Work order
Say how many lines in the data hold "OpLoad". Nothing else belongs in the answer.
══════
### src/rtl/fpu_issue_ctrl.sv
// FPU issue controller: holds one FP instruction toward the FPU until f_ready and owns fcsr.
// Optional BUSY watchdog enabled by defining FPU_ISSUE_TIMEOUT_EN.
module fpu_issue_ctrl #(
    parameter int unsigned TIMEOUT_CYCLES = 64
) (
    input  logic        clk,
    input  logic        n_rst,
    input  logic        req_valid,
    input  logic [1:0]  req_op,
    input  logic [4:0]  req_rs1,
    input  logic [4:0]  req_rs2,
    input  logic [4:0]  req_rd,
    input  logic [7:0]  req_funct7,
    input  logic [2:0]  req_rm,
    input  logic [31:0] req_load_data,
    input  logic        csr_we,
    input  logic [7:0]  csr_wdata,
    output logic        stall,
    output logic        done,
    output logic [31:0] result,
    output logic        illegal_rm,
    output logic [7:0]  fcsr,
    output logic        timeout_err,
    output logic [4:0]  f_rs1,
    output logic [4:0]  f_rs2,
    output logic [4:0]  f_rd,
    output logic [7:0]  f_funct_7,
    output logic [2:0]  frm_in,
    output logic        f_LW,
    output logic        f_SW,
    output logic [31:0] dload_ext,
    input  logic [31:0] FPU_all_out,
    input  logic [4:0]  f_flags,
    input  logic        f_ready
);

    typedef enum logic [1:0] {StIdle, StBusy, StDone} state_e;

    localparam logic [1:0] OpLoad  = 2'b01;
    localparam logic [1:0] OpStore = 2'b10;

    state_e     state;
    logic [2:0] frm;
    logic [4:0] fflags;
    logic [2:0] eff_rm;
    logic       rm_bad;
    logic       busy_arith;
    logic       accum;
    logic       finish;
    logic       tmo_hit;

    assign fcsr   = {frm, fflags};
    assign eff_rm = (req_rm == 3'b111) ? frm : req_rm;
    assign rm_bad = (eff_rm >= 3'b101);

    // Load/store strobes are held as levels in BUSY, so they identify the in-flight op class.
    assign busy_arith = !f_LW && !f_SW;
    assign accum      = (state == StBusy) && f_ready && busy_arith;
    assign finish     = (state == StBusy) && (f_ready || tmo_hit);

    assign stall = n_rst && ((state == StBusy) || ((state == StIdle) && req_valid));

`ifdef FPU_ISSUE_TIMEOUT_EN
    localparam int unsigned CntW = $clog2(TIMEOUT_CYCLES + 1);
    localparam logic [CntW-1:0] CntLast = CntW'(TIMEOUT_CYCLES - 1);

    logic [CntW-1:0] tmo_cnt;

    // f_ready in the limit cycle takes priority, so the hit requires it low.
    assign tmo_hit = (state == StBusy) && !f_ready && (tmo_cnt == CntLast);

    always_ff @(posedge clk or negedge n_rst) begin
        if (!n_rst) begin
            tmo_cnt     <= '0;
            timeout_err <= 1'b0;
        end else begin
            timeout_err <= tmo_hit;
            if (state == StIdle) begin
                tmo_cnt <= '0;
            end else if ((state == StBusy) && !f_ready) begin
                tmo_cnt <= tmo_cnt + 1'b1;
            end
        end
    end
`else
    assign tmo_hit     = 1'b0;
    assign timeout_err = 1'b0;
`endif

    always_ff @(posedge clk or negedge n_rst) begin
        if (!n_rst) begin
            state      <= StIdle;
            frm        <= 3'b000;
            fflags     <= 5'b00000;
            result     <= 32'h0;
            done       <= 1'b0;
            illegal_rm <= 1'b0;
            f_rs1      <= 5'd0;
            f_rs2      <= 5'd0;
            f_rd       <= 5'd0;
            f_funct_7  <= 8'h00;
            frm_in     <= 3'b000;
            f_LW       <= 1'b0;
            f_SW       <= 1'b0;
            dload_ext  <= 32'h0;
        end else begin
            done       <= 1'b0;
            illegal_rm <= 1'b0;

            if (csr_we) begin
                frm    <= csr_wdata[7:5];
                fflags <= csr_wdata[4:0] | (accum ? f_flags : 5'b00000);
            end else if (accum) begin
                fflags <= fflags | f_flags;
            end

            unique case (state)
                StIdle: begin
                    if (req_valid) begin
                        if (rm_bad) begin
                            illegal_rm <= 1'b1;
                            done       <= 1'b1;
                        end else begin
                            f_rs1     <= req_rs1;
                            f_rs2     <= req_rs2;
                            f_rd      <= req_rd;
                            f_funct_7 <= req_funct7;
                            frm_in    <= eff_rm;
                            f_LW      <= (req_op == OpLoad);
                            f_SW      <= (req_op == OpStore);
                            dload_ext <= (req_op == OpLoad) ? req_load_data : 32'h0;
                            state     <= StBusy;
                        end
                    end
                end
                StBusy: begin
                    if (finish) begin
                        result    <= f_ready ? FPU_all_out : 32'h0;
                        done      <= 1'b1;
                        f_rs1     <= 5'd0;
                        f_rs2     <= 5'd0;
                        f_rd      <= 5'd0;
                        f_funct_7 <= 8'h00;
                        frm_in    <= 3'b000;
                        f_LW      <= 1'b0;
                        f_SW      <= 1'b0;
                        dload_ext <= 32'h0;
                        state     <= StDone;
                    end
                end
                StDone: begin
                    state <= StIdle;
                end
                default: begin
                    state <= StIdle;
                end
            endcase
        end
    end

endmodule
══════
Your response
3